In the United Kingdom, the word "prawn" is more common on menus than "shrimp"; the opposite is the case in North America. The term "prawn" is also loosely used for any large shrimp, especially those that come 15 (or fewer) to the pound (such as "king prawns", yet sometimes known as "jumbo shrimp"). Australia and some other Commonwealth nations follow this British usage to an even greater extent, using the word "prawn" almost exclusively. When Australian comedian Paul Hogan used the phrase, "I'll slip an extra shrimp on the barbie for you" in an American television advertisement, it was intended to make what he was saying easier for his American audience to understand, and was thus a deliberate distortion of what an Australian would typically say. In Britain very small crustaceans with a brownish shell are called shrimp, and are used to make potted shrimps. They are also used in dishes where they are not the primary ingredient. The French term  is often encountered in restaurants.

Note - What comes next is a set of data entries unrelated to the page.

File: src/rtl/dm_arbiter_if.sv
// Bus bundle between the two requesting ports, dm_arbiter and the data memory.
interface dm_arbiter_if #(
    parameter int AW = 8,
    parameter int DW = 32
);
    logic          req0;
    logic          req1;
    logic          we0;
    logic          we1;
    logic [AW-1:0] addr0;
    logic [AW-1:0] addr1;
    logic [DW-1:0] wdata0;
    logic [DW-1:0] wdata1;
    logic          ack0;
    logic          ack1;
    logic [DW-1:0] rdata0;
    logic [DW-1:0] rdata1;
    logic          mem_we;
    logic [AW-1:0] mem_addr;
    logic [DW-1:0] mem_din;
    logic [DW-1:0] mem_dout;
    logic          busy;

    modport slave (
        input  req0, req1, we0, we1, addr0, addr1, wdata0, wdata1, mem_dout,
        output ack0, ack1, rdata0, rdata1, mem_we, mem_addr, mem_din, busy
    );

    modport master (
        output req0, req1, we0, we1, addr0, addr1, wdata0, wdata1, mem_dout,
        input  ack0, ack1, rdata0, rdata1, mem_we, mem_addr, mem_din, busy
    );
endinterface

File: src/rtl/dm_arbiter.sv
// Two-port data-memory arbiter: one memory access per ACCESS cycle, ack pulse on return to IDLE.
// Define DM_ARB_RR_EN for round-robin contention; otherwise port 0 has fixed priority.
module dm_arbiter #(
    parameter int AW = 8,
    parameter int DW = 32
) (
    input  logic         clk,
    input  logic         rst_n,
    dm_arbiter_if.slave  bus
);

    typedef enum logic {IDLE, ACCESS} state_t;

    state_t        state;
    state_t        stateNext;
    logic          owner;
    logic          latchedWe;
    logic [AW-1:0] latchedAddr;
    logic [DW-1:0] latchedWdata;
    logic          ack0Q;
    logic          ack1Q;
    logic [DW-1:0] rdata0Q;
    logic [DW-1:0] rdata1Q;
    logic          elig0;
    logic          elig1;
    logic          grantAny;
    logic          grantPort;
`ifdef DM_ARB_RR_EN
    logic          lastGrant;
`endif

    always_ff @(posedge clk or negedge rst_n) begin
        if (!rst_n) begin
            state <= IDLE;
        end else begin
            state <= stateNext;
        end
    end

    // A port is masked during its own ack cycle so a held request is not served twice.
    always_comb begin
        elig0     = bus.req0 & ~ack0Q;
        elig1     = bus.req1 & ~ack1Q;
`ifdef DM_ARB_RR_EN
        grantAny  = elig0 | elig1;
        grantPort = elig1 & (~elig0 | ~lastGrant);
`else
        // A still-asserted port 0 request blocks port 1 even while port 0 is masked.
        grantAny  = elig0 | (elig1 & ~bus.req0);
        grantPort = ~elig0;
`endif
        stateNext = state;
        case (state)
            IDLE:    if (grantAny) stateNext = ACCESS;
            ACCESS:  stateNext = IDLE;
            default: stateNext = IDLE;
        endcase
    end

    always_ff @(posedge clk or negedge rst_n) begin
        if (!rst_n) begin
            owner        <= 1'b0;
            latchedWe    <= 1'b0;
            latchedAddr  <= '0;
            latchedWdata <= '0;
            ack0Q        <= 1'b0;
            ack1Q        <= 1'b0;
            rdata0Q      <= '0;
            rdata1Q      <= '0;
`ifdef DM_ARB_RR_EN
            lastGrant    <= 1'b1;
`endif
        end else begin
            if (state == IDLE && grantAny) begin
                owner        <= grantPort;
                latchedWe    <= grantPort ? bus.we1    : bus.we0;
                latchedAddr  <= grantPort ? bus.addr1  : bus.addr0;
                latchedWdata <= grantPort ? bus.wdata1 : bus.wdata0;
`ifdef DM_ARB_RR_EN
                lastGrant    <= grantPort;
`endif
            end
            ack0Q <= (state == ACCESS) && !owner;
            ack1Q <= (state == ACCESS) && owner;
            if (state == ACCESS && !latchedWe) begin
                if (owner) begin
                    rdata1Q <= bus.mem_dout;
                end else begin
                    rdata0Q <= bus.mem_dout;
                end
            end
        end
    end

    always_comb begin
        bus.busy     = (state == ACCESS);
        bus.mem_we   = (state == ACCESS) && latchedWe;
        bus.mem_addr = latchedAddr;
        bus.mem_din  = latchedWdata;
        bus.ack0     = ack0Q;
        bus.ack1     = ack1Q;
        bus.rdata0   = rdata0Q;
        bus.rdata1   = rdata1Q;
    end

endmodule

File: src/flat_wrapper.sv
// flat-port wrapper written by rule: the top's interface ports become plain ports
module dm_arbiter_flat 
#(
    parameter int AW = 8,
    parameter int DW = 32
)
  (clk, rst_n, bus_req0, bus_req1, bus_we0, bus_we1, bus_addr0, bus_addr1, bus_wdata0, bus_wdata1, bus_mem_dout, bus_ack0, bus_ack1, bus_rdata0, bus_rdata1, bus_mem_we, bus_mem_addr, bus_mem_din, bus_busy);
  dm_arbiter_if #(.AW(AW), .DW(DW)) bus_i ();
  input  logic clk;
  input  logic rst_n;
  input wire logic [$bits(bus_i.req0)-1:0] bus_req0;
  input wire logic [$bits(bus_i.req1)-1:0] bus_req1;
  input wire logic [$bits(bus_i.we0)-1:0] bus_we0;
  input wire logic [$bits(bus_i.we1)-1:0] bus_we1;
  input wire logic [$bits(bus_i.addr0)-1:0] bus_addr0;
  input wire logic [$bits(bus_i.addr1)-1:0] bus_addr1;
  input wire logic [$bits(bus_i.wdata0)-1:0] bus_wdata0;
  input wire logic [$bits(bus_i.wdata1)-1:0] bus_wdata1;
  input wire logic [$bits(bus_i.mem_dout)-1:0] bus_mem_dout;
  output wire logic [$bits(bus_i.ack0)-1:0] bus_ack0;
  output wire logic [$bits(bus_i.ack1)-1:0] bus_ack1;
  output wire logic [$bits(bus_i.rdata0)-1:0] bus_rdata0;
  output wire logic [$bits(bus_i.rdata1)-1:0] bus_rdata1;
  output wire logic [$bits(bus_i.mem_we)-1:0] bus_mem_we;
  output wire logic [$bits(bus_i.mem_addr)-1:0] bus_mem_addr;
  output wire logic [$bits(bus_i.mem_din)-1:0] bus_mem_din;
  output wire logic [$bits(bus_i.busy)-1:0] bus_busy;
  assign bus_i.req0 = bus_req0;
  assign bus_i.req1 = bus_req1;
  assign bus_i.we0 = bus_we0;
  assign bus_i.we1 = bus_we1;
  assign bus_i.addr0 = bus_addr0;
  assign bus_i.addr1 = bus_addr1;
  assign bus_i.wdata0 = bus_wdata0;
  assign bus_i.wdata1 = bus_wdata1;
  assign bus_i.mem_dout = bus_mem_dout;
  assign bus_ack0 = bus_i.ack0;
  assign bus_ack1 = bus_i.ack1;
  assign bus_rdata0 = bus_i.rdata0;
  assign bus_rdata1 = bus_i.rdata1;
  assign bus_mem_we = bus_i.mem_we;
  assign bus_mem_addr = bus_i.mem_addr;
  assign bus_mem_din = bus_i.mem_din;
  assign bus_busy = bus_i.busy;
  dm_arbiter #(.AW(AW), .DW(DW)) u_core (.clk(clk), .rst_n(rst_n), .bus(bus_i));
endmodule
File: config.mk
export PLATFORM = sky130hd
export DESIGN_NAME = dm_arbiter_flat
export DESIGN_NICKNAME = d
export VERILOG_FILES = /design/src/rtl/dm_arbiter_if.sv /design/src/rtl/dm_arbiter.sv /design/src/flat_wrapper.sv
export SDC_FILE = /design/constraint.sdc
export NUM_CORES = 1
export LEC_CHECK = 0
export CAP_MARGIN = 20
export CORE_ASPECT_RATIO = 1.2
export CORE_MARGIN = 3
export CORE_UTILIZATION = 44
export DETAILED_ROUTE_END_ITERATION = 8
export PLACE_DENSITY = 0.95
export REMOVE_ABC_BUFFERS = 1
export SYNTH_ARGS = -nofsm -noshare
export SYNTH_HDL_FRONTEND = slang
export SYNTH_SLANG_ARGS = --single-unit
File: constraint.sdc
create_clock -name clk -period 3.15 [get_ports clk]
set_input_delay 0.63 -clock clk [delete_from_list [all_inputs] [get_ports clk]]
set_output_delay 0.63 -clock clk [all_outputs]
set_load 0.02 [all_outputs]
==> flow_metrics.py <==
metrics = {
    "floorplan": {
        "die_area_um2": 11700,
        "die_h_um": 118,
        "initial_utilization": 0.455,
        "io_pins": 226,
        "dieWidth_um": 99.1,
        "core_region_area_um2": 10100,
        "row_count": 40,
    },
    "synth": {
        "synth.distinct_cells": 17,
        "synth_area_leaders": "dfrtp_1, mux2_2, mux2_1",
        "async_reset_ff_frac": 1.00,
        "syn_inst": 284,
        "synth_seq_cells": 109,
        "synth_top_area_cell": "dfrtp_1",
        "syn-cell-area_um2": 4570,
        "synth_top_area_frac": 0.596,
        "yosysMostFrequentCell": "mux2_2",
        "synth_edf_count": 0,
        "synth_top_flop_cell": "dfrtp_1",
        "synth.avg_cell_area_um2": 16.1,
        "ys_seq_area_frac": 0.596,
        "synthTopCellsByCount": "mux2_2, dfrtp_1, buf_2",
        "ys.warnings.count": 0,
    },
    "run": {
        "cap_violations": 0,
    },
    "timing": {
        "hold_ws_ns": 0.285,
        "finalCritPeriodShare": 0.704,
        "rsz0062_at_grt": "no",
        "setup_tns_ns": 0,
        "slew_headroom": 0.374,
        "skew_ns": 0.00766,
        "tightest_slew_ns": 0.937,
        "worst_slack_ns": 0.932,
        "finalCriticalPeriod_ns": 2.22,
        "max_freq_mhz": 451,
        "drv_slew": 0,
        "hold_viol_final": 0,
        "setup_viol": 0,
    },
    "grt": {
        "grt_first_pass_wirelength_um": 18200,
        "grt_pass1_vias": 3549,
        "antenna_found_initial": 0,
        "grt_max_degree": 64,
        "grt_remaining_overflow": 0,
        "track_usage": 0.196,
    },
    "place": {
        "gp_congestion": 0.780,
        "place_ws_ns": 0.675,
        "dp_hpwl_um": 8780,
        "port_buffers": 225,
    },
    "cts": {
        "h-tree-depth": 3,
        "cts_buffers": 9,
        "cts_hold_buf": 0,
        "clock_path_buffers": 2,
        "clock_sinks": 109,
        "cts_tree": "built",
        "cts_resized": 0,
        "insertion_delay_ns": 0.33,
        "clockRootBuffer": "clkbuf_16",
        "clk_pin_slew_worst_paths_ns": 0.07,
        "postCtsSetupRepairBufs": 0,
    },
    "routing": {
        "viasPerCell": 5.04,
        "post_drt_wl_per_cell_um": 18.1,
        "drcViolationCount": 0,
        "drt_iter0_drc": 91,
        "antenna_left": 0,
        "vias": 3203,
        "routed_wl_um": 11500,
        "firstDrtPassIters": 4,
    },
    "cells_and_area": {
        "final_nets": 624,
        "drive_gt1_frac": 0.320,
        "n_antenna_cell": 0,
        "layout-area-overhead-vs-synth_pct": 58.0,
    },
    "power_and_ir_drop": {
        "switching_share": 0.349,
        "p_comb_frac": 0.516,
        "peakVddDrop_mv": 0.629,
        "clockPowerShare": 0.147,
        "switchingPower_mw": 2.59,
        "p_leak_nw": 2.93,
        "p_per_area_nw_per_um2": 1030,
        "seqPwrFrac": 0.337,
        "cell_internal_pwr_mw": 4.82,
    },
    "worst_setup_path": {
        "worstSetupPathType": "reg -> out",
        "critical_path.max_stage_delay_ns": 0.61,
        "required_ns": 2.52,
        "worstSetupEndpointType": "output pin",
        "path_cells": "and2_1, clkdlybuf4s50_1",
        "critPathMaxFanout": 7,
        "critPathArrivalTime_ns": 1.59,
        "worstSetupStartpointType": "flip-flop",
        "cpMaxStageDelayCell": "clkdlybuf4s50_1",
    },
    "status": {
        "status": "finished clean",
    },
    "worst_hold_path": {
        "hold_class": "in -> async",
    },
}
kinds of logic (layout without fill, tap and decap cells):
| logic type | after synthesis | in the layout | share of synthesized area |
|---|---|---|---|
| and+or+nand+nor | 9 | 9 | 0.0129 |
| muxes | 146 | 146 | 0.360 |
| buffers and inverters | 17 | 243 | 0.0254 |
| DFF | 109 | 109 | 0.596 |
| AOI/OAI and AO/OA | 3 | 3 | 0.00575 |
critical path: cells and delay by family, from the launching register on:
kind,cells,cell delay (ns)
buffers and inverters,1,0.61
DFF,1,0.48
and+or+nand+nor,1,0.16
state kept, by name, indices dropped and copies added (netlist names):
signal and count:
u_core.bus.rdata1 32, u_core.owner 1, u_core.bus.busy 1, u_core.bus.mem_addr 8
u_core.bus.ack0 1, u_core.latchedWe 1, u_core.bus.mem_din 32, u_core.bus.rdata0 32
u_core.bus.ack1 1
through the flow:
| stage | power [mW] | util | cell area, µm² | std cells |
|---|---|---|---|---|
| floorplan | 4.42 | - | 4460 | 267 |
| global placement | 6.25 | 0.690 | 6940 | 621 |
| detailed placement | 6.41 | 0.690 | 6940 | 621 |
| CTS | 7.52 | 0.718 | 7230 | 636 |
| global route | 7.80 | 0.718 | 7230 | 636 |
| finish | 7.41 | 0.718 | 7230 | 636 |
cells in the final DEF (no fill, tap or decap), types with 2 or more instances in the layout:
cell,netlist,routed
o21ai_0,2,2
clkdlybuf4s50_1,0,224
clkinvlp_4,0,4
and2_1,2,2
buf_12,0,3
clkbuf_16,0,9
mux2_2,140,140
mux2_1,6,6
nand2b_2,0,2
dfrtp_1,109,109
power by group through the flow:
stage,registers (mW),logic [mW],clock network (mW)
floorplan,3.35,1.07,0
global placement,2.47,3.77,0
detailed placement,2.53,3.87,0
CTS,2.51,3.89,1.12
global route,2.59,4.03,1.18
finish,2.50,3.82,1.09
cell type report:
type / count / area, µm²
fillers: 674 / 2830
flip-flops and latches: 109 / 2730
well taps: 126 / 158
multi-input cells: 158 / 1740
clock buffers: 9 / 225
clock inverters: 6 / 65.1
repair buffers: 228 / 2310
metal layers:
metal	track usage	vias up	wire (µm)
met3	0.0777	20	1360
met5	0	-	0
li1	-	1451	-
met1	0.207	1575	4040
met2	0.349	157	5820
met4	0.0683	0	276
path summary, 6_finish.rpt:
kind | depth (start not counted) | slack (ns) | from | endpoint
worst max-delay path | 2 | 0.93 | u_core.bus.busy | bus_mem_we
worst min-delay path | 1 | 0.28 | rst_n | u_core.bus.rdata1[21]
worst max register to register | 3 | 1.15 | u_core.bus.busy | u_core.bus.rdata0[19]
worst min register to register | 1 | 0.50 | u_core.bus.rdata1[14] | u_core.bus.rdata1[14]
max in group asynchronous | 2 | 2.09 | rst_n | u_core.bus.rdata1[14]
min in group clk | 1 | 0.50 | u_core.bus.rdata1[14] | u_core.bus.rdata1[14]
Power figures use the tool's default switching activity.
==> edit 1 (same settings) <==
Add a define of `DM_ARB_RR_EN`.
--- a/src/rtl/dm_arbiter.sv
+++ b/src/rtl/dm_arbiter.sv
@@ -2,2 +2,4 @@
 // Define DM_ARB_RR_EN for round-robin contention; otherwise port 0 has fixed priority.
+`define DM_ARB_RR_EN
+
 module dm_arbiter #(
Behaviour: not the same (Yosys sat finds a counterexample within 4 cycles, from zero or initial values and one cycle with rst_n low).
==> edit 1 against the unedited design <==
Non-clock buffer count is 8 higher. Synthesized area is 23% higher. Routed wire length is 36% higher. Design area is 12% higher. Total power is 20% higher. Sequential cell count is 1 higher. Worst setup slack worse by 0.16 ns. Highest routed layer unchanged. Count of clock-buffer cells in the layout is 1 higher. Via count is 36% higher.
==> edit 1: results (changes against the unedited design) <==
[metrics] status: finished, final reports clean (unchanged)
[metrics] number of DRC violations after detailed-routing iteration 0: 206 (was 91)
[metrics] R2R setup slack: 1.07 ns (was 1.15 ns)
[metrics] DP Area: 7820 µm² (was 6940 µm²)
[metrics] maximum achievable frequency: 420 MHz (was 451 MHz)
[metrics] maximum vdd ir drop: 0.000490 V (was 0.000629 V)
[metrics] Arr. time, crit path: 1.75 ns (was 1.59 ns)
[metrics] met3 wire length: 1710 µm (was 1360 µm)
[metrics] M1 wire length: 6350 µm (was 4040 µm)
[metrics] via total after detailed routing: 4,364 (was 3,203)
[metrics] worst r2r dst: u_core.bus.mem_din[8]$_DFFE_PN0P_ (was u_core.bus.rdata0[19]$_DFFE_PN0P_)
[metrics] fraction of final layout cells sized beyond drive strength 1: 0.215 (was 0.320)
[metrics] Post-Syn Area per Cell: 14.0 µm² (was 16.1 µm²)
[metrics] power density cells: 1090 nW/µm² (was 1030 nW/µm²)
[metrics] sequential element share of the synthesized area: 0.491 (was 0.596)
[metrics] GPL Wtd Cong: 0.806 (was 0.780)
[metrics] number of iterations in the first detailed-routing pass: 5 (was 4)
[metrics] GRT met3 Usage: 0.0608 (was 0.0777)
[metrics] maximum number of pins on one net before global-route repair: 59 (was 64)
[metrics] Relative slew margins: 0.538 (was 0.374)
[metrics] GR Layer Usage met2: 0.359 (was 0.349)
[metrics] Cell Count Post-Placement: 749 (was 621)
[metrics] routed len/inst: 20.5 µm (was 18.1 µm)
[metrics] Total GRT Usage: 0.220 (was 0.196)
[metrics] sum of met2 wire segment lengths after detailed routing: 7450 µm (was 5820 µm)
[metrics] Register-to-Register Path Depth: 4 (was 3)
[metrics] Net count, final: 717 (was 624)
[metrics] half-perimeter wire length of the detailed placement result: 11,300 µm (was 8780 µm)
[metrics] clock skew: 0.0110 ns (was 0.00766 ns)
[metrics] Area contributors post-synth: sky130_fd_sc_hd__dfrtp_1 49%, sky130_fd_sc_hd__a2bb2oi_2 10%, sky130_fd_sc_hd__mux2_4 8.0% (was sky130_fd_sc_hd__dfrtp_1 60%, sky130_fd_sc_hd__mux2_2 34%, sky130_fd_sc_hd__mux2_1 1.5%)
[metrics] Hold Slack: 0.332 ns (was 0.285 ns)
[metrics] wire length of the first global-routing pass: 24,300 µm (was 18,200 µm)
[metrics] met1 routing resource usage after global routing: 0.294 (was 0.207)
[metrics] post-synth cell types: 21 (was 17)
[metrics] worst-case setup slack after placement: 0.710 ns (was 0.675 ns)
-- edit 1: cell families (layout without fill, tap and decap cells) --
family	after synthesis	count (layout)	share of synthesized area
compound gates	126	126	0.214
flops	110	110	0.491
mux	64	64	0.149
simple gates	51	51	0.0786
buf+inv	48	253	0.0674
-- edit 1: where the power goes --
| group | switching [mW] | internal [mW] |
|---|---|---|
| logic | 2.33 | 2.72 |
| clock network | 0.545 | 0.581 |
| registers | 0.547 | 2.15 |
-- edit 1: worst max-delay path, stage by stage (launching register included) --
cell and delay [ns]:
sky130_fd_sc_hd__dfrtp_1 0.60, sky130_fd_sc_hd__and2_1 0.21, sky130_fd_sc_hd__clkdlybuf4s50_1 0.61
-- edit 1: layout make-up --
type / instances / share of cell area
flip-flops and latches: 110 / 0.339
multi-input cells: 241 / 0.305
repair buffers: 236 / 0.292
clock buffers: 10 / 0.0294
well taps: 161 / 0.0248
clock inverters: 6 / 0.00831
inverters: 1 / 0.00200
==> edit 2 (same flow settings) <==
Made on the original files. Reset style: synchronous (`rst_n`), changed in 2 clocked blocks.
--- a/src/rtl/dm_arbiter.sv
+++ b/src/rtl/dm_arbiter.sv
@@ -31,3 +31,3 @@
 
-    always_ff @(posedge clk or negedge rst_n) begin
+    always_ff @(posedge clk) begin
         if (!rst_n) begin
@@ -59,3 +59,3 @@
 
-    always_ff @(posedge clk or negedge rst_n) begin
+    always_ff @(posedge clk) begin
         if (!rst_n) begin
Function: differs if rst_n is asserted again (counterexample within 4 cycles, from zero or initial values and one cycle with rst_n low); with rst_n held inactive, the same outputs for 4 cycles.
==> edit 2 against the unedited design <==
Synthesized cell count grew 100%. Routed wire length grew 30%. Sequential cell count is the same. Design area grew 0.17%. Synthesized area grew 3.8%. Critical path type unchanged. Cell count grew 41%. Count of clock-buffer cells in the layout grew 1. Non-clock buffer count grew 6. Worst setup slack lost 0.13 ns.
Power is not compared: it rests on default switching activity, and its combinational part moved more than twofold at a synthesized area within 25%.
==> edit 2: results (changes against the unedited design) <==
[metrics] status: finished, final reports clean (unchanged)
[metrics] half-perimeter wire length of the detailed placement result: 10,400 µm (was 8780 µm)
[metrics] post-synth cell types: 26 (was 17)
[metrics] number of iterations in the first detailed-routing pass: 4 (unchanged)
[metrics] Leakage Power: 2.55 nW
[metrics] quantity of I/O buffers inserted on ports: 225 (unchanged)
[metrics] via total after detailed routing: 5,015 (was 3,203)
[metrics] Total GRT Usage: 0.237 (was 0.196)
[metrics] wire length of the first global-routing pass: 23,600 µm (was 18,200 µm)
[metrics] sequential element share of the synthesized area: 0.460 (was 0.596)
[metrics] cts bufs inserted: 9 (unchanged)
[metrics] Max stage delay on crit path: approximately 0.60 ns
[metrics] list of most frequent post-synthesis cells: 129 x sky130_fd_sc_hd__nand2_1, 109 x sky130_fd_sc_hd__dfxtp_1, 82 x sky130_fd_sc_hd__nor3_1 (was 140 x sky130_fd_sc_hd__mux2_2, 109 x sky130_fd_sc_hd__dfrtp_1, 8 x sky130_fd_sc_hd__buf_2)
[metrics] antenna violations before repair: 0 (unchanged)
[metrics] vias in the first global route: 4,792 (was 3,549)
[metrics] GPL Wtd Cong: 0.796 (was 0.780)
[metrics] buffer depth of the longest clock path: 2 (unchanged)
[metrics] clock skew: 0.00788 ns (was 0.00766 ns)
[metrics] depth of the CTS H-tree: 3 (unchanged)
[metrics] number of DRC violations after detailed-routing iteration 0: 270 (was 91)
[metrics] fraction of final layout cells sized beyond drive strength 1: 0.0453 (was 0.320)
[metrics] hold crit path type: flop to flop (was input port to async pin)
[metrics] Area contributors post-synth: sky130_fd_sc_hd__dfxtp_1 46%, sky130_fd_sc_hd__nand2_1 10%, sky130_fd_sc_hd__nor3_1 8.6% (was sky130_fd_sc_hd__dfrtp_1 60%, sky130_fd_sc_hd__mux2_2 34%, sky130_fd_sc_hd__mux2_1 1.5%)
[metrics] transition at the pin with the smallest max-transition slack: 0.893 ns (was 0.937 ns)
[metrics] Arr. time, crit path: 1.72 ns (was 1.59 ns)
[metrics] maximum number of pins on one net before global-route repair: 70 (was 64)
[metrics] maximum fanout count along the critical path: 25 (was 7)
[metrics] share of synthesized registers carrying an async set or reset: 0 (was 1.00)
[metrics] overall routed net length: 15,000 µm (was 11,500 µm)
[metrics] Diodes inserted: 0 (unchanged)
[metrics] Net count, final: 885 (was 624)
[metrics] Skew-Pair Late Insertion Delay: approximately 0.34 ns
[metrics] hold-critical path depth: 2
[metrics] filler cell count: 707 (was 674)
-- edit 2: changes by cell type in the layout (fill, tap and decap cells not counted), sizes merged, moves of 2 or more --
cell | unedited run | this run
a21boi | 0 | 65
buf | 4 | 10
clkinvlp | 4 | 0
dfrtp | 109 | 0
dfxtp | 0 | 109
inv | 0 | 3
mux2 | 146 | 0
nand2 | 0 | 129
nor2b | 1 | 42
nor3 | 0 | 82
nor3b | 1 | 3
nor4 | 0 | 41
o21ai | 2 | 42
-- edit 2: final timing paths --
| kind | endpoint | from | slack (ns) |
|---|---|---|---|
| worst max register to register | u_core.bus.mem_addr[7]$_SDFFE_PN0P_ | u_core.bus.busy$_SDFF_PP0_ | 1.41 |
| worst max-delay path | bus_mem_we | u_core.bus.busy$_SDFF_PP0_ | 0.80 |
| worst min register to register | u_core.bus.rdata0[1]$_SDFFE_PN0P_ | u_core.bus.rdata0[1]$_SDFFE_PN0P_ | 0.46 |
| worst min-delay path | u_core.bus.rdata0[1]$_SDFFE_PN0P_ | u_core.bus.rdata0[1]$_SDFFE_PN0P_ | 0.46 |
-- edit 2: through the flow --
stage	setup slack, ns	instances	area, µm²	utilization
after global routing	0.717	898	7240	0.706
after global placement	0.803	881	6910	0.673
after CTS	0.786	897	7210	0.703
final	0.804	898	7240	0.706
after floorplan	0.0348	522	4420	-
after detailed placement	0.765	881	6910	0.673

Shrimp and other shellfish are among the most common food allergens. Indeed, it is probably for this reason that the major religions of the world today find dietary rules woven into their mythology that expressly warn against eating these food items. For example, the Jewish dietary laws called Kashrut forbids the eating of shrimp. In Christianity, the King James version of the Old Testament states that it is acceptable to eat finfish, but shrimp are an abomination and should not be eaten. Finally, within the Islamic religion, the Shafi'i, Maliki, Hanbali and Ja'fari schools allow the eating of shrimp, while the Hanafi school does not.

Nutrition 

As with other seafood, shrimp is high in protein but low in food energy. A shrimp-based meal is also a significant source of cholesterol, from 122 mg to 251 mg per 100 g of shrimp, depending on the method of preparation. Shrimp consumption, however, is considered healthy for the circulatory system because the lack of significant levels of saturated fat in shrimp means that the high cholesterol content in shrimp actually improves the ratio of LDL to HDL cholesterol and lowers triglycerides.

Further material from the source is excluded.